By Lina Botero – FiLBo
“The fact that the United Nations has prioritized time can be the seed of more humane public policies that integrate health, education, urban planning, and work from a temporal perspective.”
Diego Golombek holds a Ph.D. in Biological Sciences from the University of Buenos Aires and is an Argentinian science communicator, specialized in chronobiology. He is currently a full professor at the University of San Andrés, where he directs the Interdisciplinary Time Laboratory, and at the National University of Quilmes, where he leads the Chronobiology Laboratory. He is also a senior researcher at the National Scientific and Technical Research Council (CONICET) and serves as an advisor for the International Expert Laboratory of the Time Use Initiative (TUI) in implementing regional time policies.
1. What is, for you, the right to time?
The right to time is, above all, the right to exist fully. Not just to be present, but to truly live without the constant tyranny of others’ clocks. It means having the freedom to choose when to wake, rest, play, work, care for others, or be cared for (within the limits imposed by work and school obligations). In an increasingly accelerated world colonized by immediacy, the right to time is a form of resistance—a way to mark life’s rhythm with our own footsteps.
This right is neither abstract nor philosophical: it is deeply biological and social. Our bodies have their own time—circadian rhythms—that often clash with schedules imposed by culture, economics, or technology (measurable as “social jet lag”). Defending the right to time means reconciling these internal clocks with collective agendas to create healthier, fairer lives.
2. As a chronobiologist, you study the concept of a “circadian city.” What strategies could cities adapt to better align social and biological rhythms? What concrete benefits could this bring?
A circadian city does not impose its rhythm, but instead complements biological time. To achieve this, strategies range from simple to revolutionary: school hours adapted to children’s sleep patterns, flexible work schedules aligned with chronotypes, public lighting that protects nighttime sleep, and green spaces that encourage movement and sunlight exposure. It also considers the question of “what time it is,” ideally answered by the sun, wristwatches, and local time zones in harmony.
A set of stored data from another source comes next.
<file path="src/rtl/vwq_pkg.sv">
package vwq_pkg;
  localparam int TGT_W  = 4;
  localparam int ADDR_W = 17;
  localparam int DATA_W = 16;
  localparam int AGE_W  = 2;
  localparam logic [AGE_W-1:0] AGE_START = AGE_W'(2);
  localparam logic [TGT_W-1:0] TGT_VRAM  = TGT_W'(1);
  localparam logic [1:0]       MODE_FILL = 2'd2;

  typedef struct packed {
    logic [TGT_W-1:0]  tgt;
    logic [ADDR_W-1:0] addr;
    logic [DATA_W-1:0] data;
    logic              hi_pend;
    logic              lo_pend;
    logic [AGE_W-1:0]  age;
  } entry_t;
endpackage

</file>
<file path="src/rtl/vwq_store.sv">
module vwq_store
  import vwq_pkg::*;
#(
  parameter int DEPTH = 4
) (
  input  logic              clk,
  input  logic              rst,
  input  logic              push,
  input  logic [TGT_W-1:0]  push_tgt,
  input  logic [ADDR_W-1:0] push_addr,
  input  logic [DATA_W-1:0] push_data,
  input  logic              advance,
  input  logic              clr_lower,
  input  logic              tick,
  output entry_t            head,
  output entry_t            second,
  output logic              full,
  output logic              empty
);
  localparam int CNT_W = $clog2(DEPTH + 1);

  entry_t q   [DEPTH];
  entry_t sh  [DEPTH];
  entry_t nq  [DEPTH];
  logic [DEPTH-1:0] occ;
  logic [CNT_W-1:0] cnt, cnt_post;

  always_comb begin
    cnt = '0;
    for (int i = 0; i < DEPTH; i++) cnt = cnt + CNT_W'(occ[i]);
  end
  assign cnt_post = cnt - CNT_W'(advance);

  for (genvar gi = 0; gi < DEPTH; gi++) begin : g_slot
    assign occ[gi] = q[gi].hi_pend | q[gi].lo_pend;
    if (gi == DEPTH - 1) begin : g_last
      assign sh[gi] = '0;
    end else begin : g_mid
      assign sh[gi] = q[gi+1];
    end

    always_comb begin
      entry_t e;
      e = advance ? sh[gi] : q[gi];
      if (clr_lower && gi == 0) e.lo_pend = 1'b0;
      if (tick && (e.hi_pend | e.lo_pend) && e.age != '0) e.age = e.age - 1'b1;
      if (push && cnt_post == CNT_W'(gi))
        e = '{tgt: push_tgt, addr: push_addr, data: push_data,
              hi_pend: 1'b1, lo_pend: 1'b1, age: AGE_START};
      nq[gi] = e;
    end

    always_ff @(posedge clk) begin
      if (rst) q[gi] <= '0;
      else     q[gi] <= nq[gi];
    end
  end

  assign head   = q[0];
  assign second = q[1];
  assign full   = (cnt == CNT_W'(DEPTH));
  assign empty  = (cnt == '0);

  // the queue never accepts a write with no free entry
  assert_no_overflow_R2: assert property (@(posedge clk) disable iff (rst)
    push |-> !full);

  // after the low byte the same entry stays at the head with only the high byte pending
  assert_low_then_high_R4: assert property (@(posedge clk) disable iff (rst)
    clr_lower |=> (q[0].hi_pend && !q[0].lo_pend && q[0].addr == $past(q[0].addr)));

  // a shift moves the second entry to the head unchanged
  assert_shift_order_R9: assert property (@(posedge clk) disable iff (rst)
    (advance && occ[1]) |=> (q[0].addr == $past(q[1].addr) && q[0].data == $past(q[1].data)));

  // flags never both set
  assert_flags_exclusive_R8: assert property (@(posedge clk) disable iff (rst)
    !(full && empty));
endmodule

</file>
<file path="src/rtl/vwq_retire.sv">
module vwq_retire
  import vwq_pkg::*;
(
  input  entry_t      head,
  input  logic        slot_en,
  input  logic        vram_word_mode,
  input  logic        dma_active,
  input  logic        dma_preload_busy,
  output logic        wr_en,
  output logic [1:0]  wr_byte_en,
  output logic        clr_lower,
  output logic        advance
);
  logic occupied, aged, blocked, split;

  assign occupied = head.hi_pend | head.lo_pend;
  assign aged     = (head.age == '0);
  assign blocked  = dma_active & dma_preload_busy;
  assign split    = (head.tgt == TGT_VRAM) & ~vram_word_mode;

  assign wr_en      = occupied & aged & slot_en & ~blocked;
  assign wr_byte_en = split ? (head.lo_pend ? 2'b01 : 2'b10) : 2'b11;
  assign clr_lower  = wr_en & split & head.lo_pend;
  assign advance    = wr_en & ~(split & head.lo_pend);
endmodule

</file>
<file path="src/rtl/vwq_fill.sv">
module vwq_fill
  import vwq_pkg::*;
(
  input  logic              clk,
  input  logic              rst,
  input  entry_t            head,
  input  entry_t            second,
  input  logic              advance,
  input  logic              cmd_pending,
  input  logic [1:0]        dma_mode,
  output logic              fill_load,
  output logic [DATA_W-1:0] fill_word
);
  assign fill_load = advance & cmd_pending & (dma_mode == MODE_FILL);
  assign fill_word = (head.tgt == TGT_VRAM) ? head.data : second.data;

  // a fill word is only delivered when a pending fill is present
  assert_fill_gate_R7: assert property (@(posedge clk) disable iff (rst)
    fill_load |-> (cmd_pending && dma_mode == MODE_FILL));
endmodule

</file>
<file path="src/rtl/vwq_top.sv">
module vwq_top
  import vwq_pkg::*;
#(
  parameter int DEPTH = 4
) (
  input  logic              clk,
  input  logic              rst,
  input  logic              in_valid,
  output logic              in_ready,
  input  logic [TGT_W-1:0]  in_target,
  input  logic [ADDR_W-1:0] in_addr,
  input  logic [DATA_W-1:0] in_data,
  input  logic              tick,
  input  logic              slot_en,
  input  logic              vram_word_mode,
  input  logic              dma_active,
  input  logic              dma_preload_busy,
  input  logic              cmd_pending,
  input  logic [1:0]        dma_mode,
  output logic              wr_en,
  output logic [TGT_W-1:0]  wr_target,
  output logic [ADDR_W-1:0] wr_addr,
  output logic [DATA_W-1:0] wr_data,
  output logic [1:0]        wr_byte_en,
  output logic              full,
  output logic              empty,
  output logic              fill_load,
  output logic [DATA_W-1:0] fill_word
);
  entry_t head, second;
  logic   push, advance, clr_lower;

  assign in_ready = ~full;
  assign push     = in_valid & in_ready;

  vwq_store #(.DEPTH(DEPTH)) u_store (
    .clk(clk), .rst(rst), .push(push),
    .push_tgt(in_target), .push_addr(in_addr), .push_data(in_data),
    .advance(advance), .clr_lower(clr_lower), .tick(tick),
    .head(head), .second(second), .full(full), .empty(empty)
  );

  vwq_retire u_retire (
    .head(head), .slot_en(slot_en), .vram_word_mode(vram_word_mode),
    .dma_active(dma_active), .dma_preload_busy(dma_preload_busy),
    .wr_en(wr_en), .wr_byte_en(wr_byte_en),
    .clr_lower(clr_lower), .advance(advance)
  );

  vwq_fill u_fill (
    .clk(clk), .rst(rst), .head(head), .second(second), .advance(advance),
    .cmd_pending(cmd_pending), .dma_mode(dma_mode),
    .fill_load(fill_load), .fill_word(fill_word)
  );

  assign wr_target = head.tgt;
  assign wr_addr   = head.addr;
  assign wr_data   = head.data;

  // the store's head age and the retire decision agree
  assert_age_gate_R3: assert property (@(posedge clk) disable iff (rst)
    wr_en |-> (head.age == '0));

  // no write while the DMA preload holds the queue
  assert_preload_hold_R6: assert property (@(posedge clk) disable iff (rst)
    (dma_active && dma_preload_busy) |-> !wr_en);

  // nothing is written or delivered with an empty queue
  assert_idle_empty_R1: assert property (@(posedge clk) disable iff (rst)
    empty |-> (!wr_en && !fill_load));
endmodule

</file>
<file path="config.mk">
export PLATFORM = sky130hd
export DESIGN_NAME = vwq_top
export DESIGN_NICKNAME = d
export VERILOG_FILES = /design/src/rtl/vwq_pkg.sv /design/src/rtl/vwq_store.sv /design/src/rtl/vwq_retire.sv /design/src/rtl/vwq_fill.sv /design/src/rtl/vwq_top.sv
export SDC_FILE = /design/constraint.sdc
export NUM_CORES = 1
export LEC_CHECK = 0
export BUFFER_PORTS_ARGS = -buffer_cell sky130_fd_sc_hd__buf_2
export CAP_MARGIN = 40
export CORE_MARGIN = 2
export CORE_UTILIZATION = 34
export CTS_CLUSTER_DIAMETER = 150
export DETAILED_ROUTE_END_ITERATION = 6
export PLACE_DENSITY = 0.6
export SLEW_MARGIN = 20
export SYNTH_ARGS = -nofsm -noshare
export SYNTH_HDL_FRONTEND = slang
export SYNTH_SLANG_ARGS = --single-unit
export TNS_END_PERCENT = 1
</file>
<file path="constraint.sdc">
create_clock -name clk -period 7.81 [get_ports clk]
set_input_delay 1.9525 -clock clk [delete_from_list [all_inputs] [get_ports clk]]
set_output_delay 1.9525 -clock clk [all_outputs]
set_load 0.01 [all_outputs]
</file>
=== Yosys cells after proc, flatten, opt, wreduce, memory -nomap -nowiden ===
Memories as Yosys holds them, arrays and structs flattened.
Index checks and enable logic that the tools add are counted.

* Memories: 1
* Memory bits (writable): 164
* Logic and storage cells: 85
* Register bits after elaboration: 0
* Input bits: 48
* Output and inout port bits: 60

{| class="wikitable"
|+ Memory list
! name !! depth !! bits a word !! read ports !! clocked after memory_dff !! wr ports !! line !! text
|-
| u_store.q || 4 || 41 || 4 || 0 || 4 || vwq_store.sv:22 || <nowiki>entry_t q [DEPTH];</nowiki>
|}

* Muxes and demuxes: 23
* Bitwise logic cells: 28
* Add/subtract/negate cells: 8
* Equality and inequality tests: 6
* Reductions and logical operators: 19

{| class="wikitable"
|+ Operator list
! cell !! number
|-
| $mux 41 || 12
|-
| $mux 16 || 1
|-
| $and 1x1->1 || 12
|-
| $logic_and 1x1->1 || 12
|-
| $mux 2 || 6
|-
| $or 1x1->1 || 12
|-
| $reduce_bool 2->1 || 4
|-
| $sub 2x1->2 const B || 4
|-
| $add 3x1->3 || 2
|-
| $eq 3x2->1 const B || 2
|-
| $logic_not 3->1 || 2
|-
| $eq 4x1->1 const B || 1
|-
| $mux 1 || 4
|-
| $not 1->1 || 4
|-
| $eq 3x1->1 const B || 1
|-
| $eq 3x3->1 const B || 1
|-
| $sub 3x1->3 || 1
|-
| $add 1x1->2 || 1
|-
| $eq 2x2->1 const B || 1
|-
| $logic_not 2->1 || 1
|}

=== Longest topological paths before layout ===
Gate-level depths: netlist of the first run.
An unclocked memory read counts as a cell.

* Depth in word-level cells: 14
* Mapped depth: 14

=== Cells and area by module ===
Synthesis of the first run repeated with hierarchy kept, for this count alone.

* Cell total of the unflattened synthesis: 792
* Area, all modules: 7566.0 µm²

{| class="wikitable"
|+ Modules (own cells, without submodules)
! module !! area an instance (µm²) !! instances !! seq. area each (µm²) !! cells an instance
|-
| vwq_store || 7264.5 || 1 || 3283.1 || 762
|-
| vwq_fill || 225.2 || 1 || 0.0 || 19
|-
| vwq_retire || 66.3 || 1 || 0.0 || 9
|-
| vwq_top || 10.0 || 1 || 0.0 || 2
|}

=== Worst setup path before layout of the first run ===
OpenSTA, ideal clock, no wires.

* Kind: in2out
* From: input slot_en
* To: output fill_load
* Data required time: 5.858 ns
* Stages on the path: 5
* Slack: 2.498 ns
* Path buffers: 2
* Data arrival time: 3.360 ns
* Cell sequence: nor3b_1 > o211ai_4 > clkbuf_1 > buf_2 > nor3_1

* Cells in the longest elaborated chain, start to end: 5

{| class="wikitable"
|+ Ends and longest elaborated chain
! item !! line !! text
|-
| start: declaration || vwq_top.sv:14 || <nowiki>input logic slot_en,</nowiki>
|-
| $and 1x1->1 (2 in series) || vwq_retire.sv:21 || <nowiki>assign wr_en = occupied & aged & slot_en & ~blocked;</nowiki>
|-
| $and 1x1->1 || vwq_retire.sv:24 || <nowiki>assign advance = wr_en & ~(split & head.lo_pend);</nowiki>
|-
| $and 1x1->1 (2 in series) || vwq_fill.sv:14 || <nowiki>assign fill_load = advance & cmd_pending & (dma_mode == MODE_FILL);</nowiki>
|-
| end: declaration || vwq_top.sv:27 || <nowiki>output logic fill_load,</nowiki>
|}

Every way passes these cells.

=== Final worst setup path of the first run ===
Ends and elaborated chain as after synthesis.

==> summary.md, run 1 <==
| Metric | Value |
|---|---|
| Hold buffers post-CTS | `0` |
| Outcome | `complete, no violations` |
| Unrepaired setup endpoints after global routing | `no` |
| Critical path endpoint | `fill_load` |
| Ys flop type | `dfxtp_1` |
| Final GP Congestion | `0.785` |
| Pwr Density | `412 nW/µm²` |
| Worst-path clk slew | `0.06 ns` |
| Clock Tree Root | `clkbuf_16` |
| Commonest non-fill, non-tap cell in the layout | `nand2_1` |
| Worst slew pin tran | `0.753 ns` |
| Worst Skew | `0.00642 ns` |
| Die W | `153 µm` |
| Mapped Nets | `1048` |
| Total core area | `21800 µm²` |
| Post-CTS Setup Bufs | `0` |
| Clk_lat worst skew | `0.42 ns` |
| Switching Share | `0.403` |
| Synth area leaders | `dfxtp_1 43%, nand2_1 16%, a311oi_1 13%, nor2_1 5.7%, buf_4 3.7%` |
| Area fraction of the dominant cell type after synthesis | `0.434` |
| RR Endpoint | `u_store.q[1][14]` |
| CP peak stage delay | `0.54 ns` |
| Initial DRC count | `522` |
| Fillers | `2232` |
| P_int | `0.00214 W` |
| R2R setup slack | `3.67 ns` |
| CP Data Arrival Time | `3.26 ns` |
| Pin count of the biggest net entering global routing | `80` |
| Ys Warns | `0` |
| Biggest register | `u_store.q` |
| Vias in the first global route | `6263` |
| CTS HTree Levels | `4` |
| Synthesis-stage register bit count | `164` |
| Vias after detailed routing | `6679` |
| FF-to-FF Start | `u_store.q[0][38]` |
| Sw power | `0.00144 W` |
| Average size of a mapped cell | `7.64 µm²` |
| Fin. Hold Viols | `0` |
| Crit share post-route | `0.668` |
| CTS tree | `built` |
| GRT Total Usage | `0.163` |
| Area Growth Syn to Fin | `14.8%` |
| Initial antenna violation count | `1` |
| Worst Path Class, Setup | `in2out` |
| Setup TNS | `0 ns` |
| # setup viols final | `0` |
| Crit-path slowest cell | `nor3b_1` |
| Nets | `1065` |
| Gate Count Post-Synth | `991` |
| Clk buf depth | `2` |
| Most frequent cells in the layout | `323 x nand2_1, 164 x dfxtp_1, 115 x nor2_1` |
| Io pins | `108` |
| Worst path most repeated cell | `buf_2` |
| Distinct cells, synth | `43` |
| Largest registers | `u_store.q x164` |
| DR pass1 iterations | `4` |
| Max Cap Viol | `0` |
| Slew Limit Headroom | `0.498` |
| Max FO, Critical Path | `11` |
| Row count | `54` |
| Largest area contributor in the netlist | `dfxtp_1` |
| Worst-path cell chain | `buf_2, nor3b_1, o211ai_4, nor3_1, buf_2` |
| Die Footprint | `23500 µm²` |
| Post-route ant nets | `0` |
| Detailed-route DRC error count | `0` |
| Critical Path RT | `5.86 ns` |
| Sequential area share after synthesis | `0.434` |
| PortBufs | `107` |
| Crit start category | `input pin` |
| Post-synth ARST share | `0` |
| Sequential Power Share | `0.323` |
| Largest register FFs | `164` |
| Drt wl/cell | `14.7 µm` |
| CP Capture Type | `output port` |
| Fmax | `192 MHz` |
| Initial Util | `0.347` |
| Worst Hold Class | `reg2reg` |
| Die H | `153 µm` |
| Gr ovfl total | `0` |
| Fin crit period | `5.22 ns` |
| Layout cells sized above 1 | `0.166` |
| VDD IR max | `0.257 mV` |
| CP Launch Point | `slot_en` |
| Ant diodes | `0` |
| Synthesized cell area | `7570 µm²` |
| Worst r2r path cells | `11` |
| Post-layout utilization of the core | `0.398` |
| Pins Over Slew Limit | `0` |
| Post-CTS resize count | `0` |
| Total CTS buffers | `17` |
| Combinational power share | `0.426` |
| # clock sinks | `164` |
| First-pass GRT wire length | `32.1 mm` |
| Clock share of power | `0.251` |
| Post-synth EDFFs | `0` |
| Leak pwr | `3.26 nW` |
| Routed WL | `19.1 mm` |
| Dpl hpwl | `11.7 mm` |
| Vias per cell | `5.13` |
==> worst min path at each step <==
stage	startpoint	endpoint	depth (start not counted)
floorplan	u_store.q[3][10]	u_store.q[3][10]	2
global placement	u_store.q[3][8]	u_store.q[3][8]	2
detailed placement	u_store.q[3][19]	u_store.q[3][19]	2
CTS	u_store.q[3][19]	u_store.q[3][19]	2
global route	u_store.q[3][4]	u_store.q[3][4]	2
finish	u_store.q[3][39]	u_store.q[3][39]	2
==> Yosys cell counts, types with 2 or more instances <==
cell and count:
a31oi_1 5, nand3_1 37, nor2_1 115, nor3_1 3
clkbuf_1 55, or3_1 2, nand2b_1 2, nand3b_1 2
mux2_2 3, nand2_1 323, or3b_2 2, o2111ai_1 4
nor3b_1 3, xnor2_1 3, or2_2 3, buf_4 37
a311oi_1 112, o211ai_1 3, a21oi_1 46, dfxtp_1 164
ha_1 8, mux2i_1 4, inv_1 6, buf_2 26
buf_1 5
==> power by group through the flow <==
stage	combinational, W	sequential (W)	clock (W)
2_1_floorplan	0.00118	0.00114	0
3_3_place_gp	0.00144	0.00117	0
3_5_place_dp	0.00153	0.00117	0
4_1_cts	0.00153	0.00116	0.000919
5_1_grt	0.00174	0.00118	0.000951
6_report	0.00152	0.00116	0.000900
==> cell families after synthesis <==
family                   share of synthesized area
flip-flops                                   0.434
XOR/XNOR                                   0.00347
AO/OA/AOI/OAI                                0.182
buffers and inverters                       0.0871
AND/OR/NAND/NOR                              0.265
adder cells (fa/ha/maj)                     0.0159
multiplexers                                0.0127
==> worst max-delay path: cells and delay by family <==
| kind | cells | cell delay (ns) |
|---|---|---|
| simple gates | 2 | 0.77 |
| compound gates | 1 | 0.30 |
| buf+inv | 2 | 0.23 |
==> per-layer routing <==
metal | wire length [µm] | global-route usage
met1 | 9190 | 0.214
met2 | 9030 | 0.275
met3 | 646 | 0.0292
met5 | 11 | 0
met4 | 242 | 0.0467
==> stage by stage <==
step	std cells	instance area (µm²)	power, W	hold slack (ns)	setup WS [ns]
finish	1301	8690	0.00358	0.466	2.59
global route	1301	8690	0.00387	0.483	2.33
CTS	1299	8640	0.00361	0.467	2.58
detailed placement	1267	8010	0.00270	0.458	2.22
global placement	1263	7920	0.00262	0.453	2.34
floorplan	991	7570	0.00232	0.448	2.50
==> area by class of cell <==
| type | count | area, µm² | share of cell area |
|---|---|---|---|
| multi-input combinational | 697 | 3660 | 0.421 |
| sequential | 164 | 3280 | 0.378 |
| timing repair buffer | 121 | 733 | 0.0844 |
| clock buffer | 20 | 457 | 0.0526 |
| tap | 280 | 350 | 0.0403 |
| clock inverter | 12 | 176 | 0.0203 |
| inverter | 7 | 28.8 | 0.00331 |
Note: power is estimated with default switching activity, not from simulation.
==> run 2, diff against run 1 <==
- PLACE_DENSITY: 0.6 -> 0.62
- clock period: 7.81 -> 4.4 ns (I/O delays scaled with it)
==> run 2 against run 1 <==
Net effect:
- final cell count up 0.54%
- count of clock-buffer cells in the layout down 2
- sequential share of layout area down 0.14 points
- via count up 0.10%
- non-clock buffer count up 6
- largest power group unchanged
- clock power up 71%
- highest routed layer unchanged
- core utilization up 0.14 points
- design area up 0.36%
- global-route usage down 0.095 points
- critical path type is now reg2reg
- die area unchanged
- flip-flop and latch count unchanged
- critical endpoint is now u_store.q[2][23]
- wire length down 1.7%
==> summary.md, run 2 (same netlist as run 1, synthesis figures left out) <==
| Metric | Value |
|---|---|
| Clk_lat worst skew | `0.44 ns` |
| Met3 Usage GRT | `0.0369` |
| Fmax | `263 MHz` |
| Dpl hpwl | `12.0 mm` |
| CTS tree | `built` |
| Worst-path clk slew | `0.07 ns` |
| Crit start category | `flip-flop` |
| Initial Util | `0.347` |
| CP Data Arrival Time | `4.14 ns` |
| Leak pwr | `3.28 nW` |
| Largest registers | `u_store.q x164` |
| Worst Hold Class | `reg2reg` |
| Commonest non-fill, non-tap cell in the layout | `nand2_1` |
| FF-to-FF Start | `u_store.q[1][2]` |
| Setup TNS | `0 ns` |
| Total CTS buffers | `17` |
| Pwr Density | `724 nW/µm²` |
| Post-route ant nets | `0` |
| GRT Total Usage | `0.162` |
| Drt wl/cell | `14.4 µm` |
| M1 GR Usage | `0.214` |
| Vias per cell | `5.11` |
| Clock Tree Root | `clkbuf_16` |
| Area Growth Syn to Fin | `15.2%` |
| Die Footprint | `23500 µm²` |
| Gr ovfl total | `0` |
| DR pass1 iterations | `5` |
| Outcome | `complete, no violations` |
| Worst Path Class, Setup | `reg2reg` |
| Final worst slack | `0.591 ns` |
| Clk buf depth | `2` |
| Unrepaired setup endpoints after global routing | `no` |
| Vias in the first global route | `6301` |
| Initial antenna violation count | `3` |
| Routed WL | `18.8 mm` |
| Initial DRC count | `516` |
| Detailed-route DRC error count | `0` |
| # clock sinks | `164` |
| Final GP Congestion | `0.757` |
| R2R setup slack | `0.59 ns` |
| Layout cells sized above 1 | `0.171` |
| Met2 Use GR | `0.263` |
| Hold buffers post-CTS | `0` |
| # setup viols final | `0` |
| Most frequent cells in the layout | `323 x nand2_1, 164 x dfxtp_1, 115 x nor2_1` |
| RR Endpoint | `u_store.q[2][23]` |
| Post-CTS resize count | `0` |
| Worst Skew | `0.0180 ns` |
| Max FO, Critical Path | `44` |
| Crit share post-route | `0.866` |
| PortBufs | `107` |
| Vias after detailed routing | `6686` |
| Total core area | `21800 µm²` |
| Post-CTS Setup Bufs | `0` |
| Worst slew pin tran | `0.791 ns` |
| Die H | `153 µm` |
| CP Launch Point | `u_store.q[1][2]` |
| Critical Path RT | `4.73 ns` |
| Worst r2r path cells | `12` |
| Row count | `54` |
| Critical path endpoint | `u_store.q[2][23]` |
| Nets | `1071` |
| CP Capture Type | `flip-flop` |
| Biggest register | `u_store.q` |
| Io pins | `108` |
| CTS HTree Levels | `4` |
| Gr busiest metal | `met2` |
| Fin. Hold Viols | `0` |
| VDD IR max | `0.543 mV` |
| Hold_sp | `u_store.q[3][15]` |
| Post-place setup slack | `0.548 ns` |
| Largest register FFs | `164` |
| First-pass GRT wire length | `31.8 mm` |
| Pin count of the biggest net entering global routing | `82` |
| Fin crit period | `3.81 ns` |
| Pins Over Slew Limit | `0` |
| Die W | `153 µm` |
| Slew Limit Headroom | `0.473` |
| Max Cap Viol | `0` |
## run 2: cell types whose count changed in the layout (fill, tap and decap cells not counted), sizes merged
cell      previous run  this run
clkinv               4         8
bufinv               4         3
clkinvlp             2         1
diode                0         1
buf                121       127
clkbuf              20        18
## run 2: through the flow
step,utilization,area [µm²],hold WS [ns],power [W],std cells
global route,0.400,8720,0.484,0.00683,1308
CTS,0.398,8690,0.467,0.00638,1306
finish,0.400,8720,0.465,0.00632,1308
floorplan,-,7570,0.448,0.00412,991
global placement,0.365,7970,0.454,0.00464,1269
detailed placement,0.370,8070,0.458,0.00483,1274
The benefits are measurable: better sleep, fewer chronic illnesses, sustainable productivity, reduced stress, and—less tangible but vital—greater daily happiness. When social rhythms harmonize with biological ones, everything flows better: we sleep, eat, and perform better, but most importantly, we live better.
3. At the recent UN World Innovation Conference in Istanbul, time was recognized as a cross-cutting theme alongside well-being, care, and happiness. Why has time gained global prominence, and what does this mean for societies?
Time is no longer just a unit of measurement but a unit of meaning. And societies are beginning to understand this. In a global scenario marked by multiple crises -climatic, health, economic, emotional-, the way we use, waste or share time has become a transversal axis of well-being. It is no longer enough to live longer: we want to live better, which means having time for what matters. Recognizing time on the global agenda is a symptom of social maturity.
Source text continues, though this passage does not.